With over 130-million users monthly and the Murphy-Goode gig still up for grabs, the question has changed from IF you should use MySpace or Facebook to reach your customersfriends to HOW. How can attention, affinity, and action happen best on each site? How do marketing messages spread differently between the two? How best to monitor and measure a brand’s performance on each site?

Oh, do you long for those golden days of marketing when life was so simple you actually had to leave the couch to “zap through” the commercials and all you had to do was “ask Mikey, he’ll try anything”: Life was good back then, eh? Well, as some of us hold onto the theory “a grape is a grape is a grape”, others know that there is power in the subtleties of even this one fruit which can be leveraged to create some mighty fine juice. Same holds true for the various social networks out there, so the Murphy-Goode Hopeful will be well advised to brush up on these key issues.

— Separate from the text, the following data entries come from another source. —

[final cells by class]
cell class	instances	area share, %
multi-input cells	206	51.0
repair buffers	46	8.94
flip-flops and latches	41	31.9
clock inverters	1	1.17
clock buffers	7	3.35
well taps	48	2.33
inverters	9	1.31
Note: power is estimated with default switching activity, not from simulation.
**src/rtl/sum_accumulator.sv**
```systemverilog
// ---------------------------------------------------------------------------
// sum_accumulator
//
// Purpose:
//   Registered downstream stage for the 4-bit ripple/CLA adders. Operand
//   beats are added, with their carry-in, into a running WIDTH-bit
//   accumulator. After BURST beats the block presents the burst total as a
//   residue plus a count of carry-outs:
//   total = out_carries * 2^WIDTH + out_sum.
//
// Ports:
//   clk          rising-edge clock
//   rst_n        asynchronous active-low reset
//   clear        synchronous abort, returns the block to IDLE
//   in_valid     operand beat valid
//   in_ready     block can accept a beat (registered)
//   in_data      operand, WIDTH bits
//   in_cin       carry-in added together with in_data
//   out_valid    result valid (registered)
//   out_ready    consumer accepts the result
//   out_sum      accumulator residue mod 2^WIDTH
//   out_carries  carry-outs seen this burst, saturating at 255
// ---------------------------------------------------------------------------
module sum_accumulator #(
    parameter int WIDTH = 4,
    parameter int BURST = 4
) (
    input  logic             clk,
    input  logic             rst_n,
    input  logic             clear,
    input  logic             in_valid,
    output logic             in_ready,
    input  logic [WIDTH-1:0] in_data,
    input  logic             in_cin,
    output logic             out_valid,
    input  logic             out_ready,
    output logic [WIDTH-1:0] out_sum,
    output logic [7:0]       out_carries
);

    typedef enum logic [1:0] {
        IDLE = 2'd0,
        ACC  = 2'd1,
        DONE = 2'd2
    } state_t;

    // Wide enough for the largest legal burst length.
    localparam int CNT_W = 10;
    localparam logic [CNT_W-1:0] LAST_CNT = CNT_W'(BURST - 1);

    state_t           state_q, state_d;
    logic [WIDTH-1:0] acc_q, acc_d;
    logic [7:0]       carries_q, carries_d;
    logic [CNT_W-1:0] beat_cnt_q, beat_cnt_d;
    logic             in_ready_q, in_ready_d;
    logic             out_valid_q, out_valid_d;

    logic             beat;
    logic [WIDTH-1:0] acc_base;
    logic [7:0]       carries_base;
    logic [7:0]       carries_inc;
    logic [WIDTH:0]   sum_ext;

    // A burst always starts from zero, so the first beat taken in IDLE
    // ignores whatever the accumulator holds.
    always_comb begin
        beat         = in_valid & in_ready_q;
        acc_base     = (state_q == IDLE) ? '0 : acc_q;
        carries_base = (state_q == IDLE) ? 8'd0 : carries_q;
        sum_ext      = {1'b0, acc_base} + {1'b0, in_data} + {{WIDTH{1'b0}}, in_cin};
        carries_inc  = (carries_base == 8'hFF) ? 8'hFF : carries_base + 8'd1;
    end

    // Next-state logic. clear outranks both handshakes and drops any beat
    // presented in the same cycle. in_ready/out_valid are computed one
    // cycle ahead so both leave the block straight from flops.
    always_comb begin
        state_d     = state_q;
        acc_d       = acc_q;
        carries_d   = carries_q;
        beat_cnt_d  = beat_cnt_q;
        in_ready_d  = in_ready_q;
        out_valid_d = out_valid_q;

        if (clear) begin
            state_d     = IDLE;
            acc_d       = '0;
            carries_d   = 8'd0;
            beat_cnt_d  = '0;
            in_ready_d  = 1'b1;
            out_valid_d = 1'b0;
        end else begin
            case (state_q)
                IDLE: begin
                    in_ready_d = 1'b1;
                    if (beat) begin
                        acc_d      = sum_ext[WIDTH-1:0];
                        carries_d  = sum_ext[WIDTH] ? carries_inc : carries_base;
                        beat_cnt_d = CNT_W'(1);
                        if (BURST == 1) begin
                            state_d     = DONE;
                            in_ready_d  = 1'b0;
                            out_valid_d = 1'b1;
                        end else begin
                            state_d = ACC;
                        end
                    end
                end
                ACC: begin
                    if (beat) begin
                        acc_d      = sum_ext[WIDTH-1:0];
                        carries_d  = sum_ext[WIDTH] ? carries_inc : carries_base;
                        beat_cnt_d = beat_cnt_q + CNT_W'(1);
                        if (beat_cnt_q == LAST_CNT) begin
                            state_d     = DONE;
                            in_ready_d  = 1'b0;
                            out_valid_d = 1'b1;
                        end
                    end
                end
                DONE: begin
                    if (out_ready) begin
                        state_d     = IDLE;
                        acc_d       = '0;
                        carries_d   = 8'd0;
                        beat_cnt_d  = '0;
                        in_ready_d  = 1'b1;
                        out_valid_d = 1'b0;
                    end
                end
                default: begin
                    state_d     = IDLE;
                    acc_d       = '0;
                    carries_d   = 8'd0;
                    beat_cnt_d  = '0;
                    in_ready_d  = 1'b1;
                    out_valid_d = 1'b0;
                end
            endcase
        end
    end

    // in_ready stays low for the whole reset and rises on the first edge
    // after release.
    always_ff @(posedge clk or negedge rst_n) begin
        if (!rst_n) begin
            state_q     <= IDLE;
            acc_q       <= '0;
            carries_q   <= 8'd0;
            beat_cnt_q  <= '0;
            in_ready_q  <= 1'b0;
            out_valid_q <= 1'b0;
        end else begin
            state_q     <= state_d;
            acc_q       <= acc_d;
            carries_q   <= carries_d;
            beat_cnt_q  <= beat_cnt_d;
            in_ready_q  <= in_ready_d;
            out_valid_q <= out_valid_d;
        end
    end

    assign in_ready    = in_ready_q;
    assign out_valid   = out_valid_q;
    assign out_sum     = acc_q;
    assign out_carries = carries_q;

endmodule
```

Thankfully there is always a great source of information to be found on the internet, so I do not have to do all the work for you! First off, hats off to the guy behind Brand Autopsy, John Moore (if you are not following him, perhaps you should reconsider your list of friends and followers?)

I want to share his second video from the post with you here because this one sentance actually stuck out so much in my mind: the difference between campaign and movement… to follow a campaign means to work really hard for a short, pre-determined time frame. Once the campaign is over, you drop everything (and loose all the contancts you made in the process). I am thinking about this issue a lot these days.

You know I have said that whoever gets the Murphy-Goode gig needs to have a longer-term perspective than the “six-month-time-frame” given in the job description: what tools are you going to leave the MG team with so that they can continue with the journey they now find themself on? And on a more personal note for the 99.9% who do not get the gig, is all that we have been learning going to –what?– disappear into digital dust once that one lucky duck swims in Sonoma wine waters?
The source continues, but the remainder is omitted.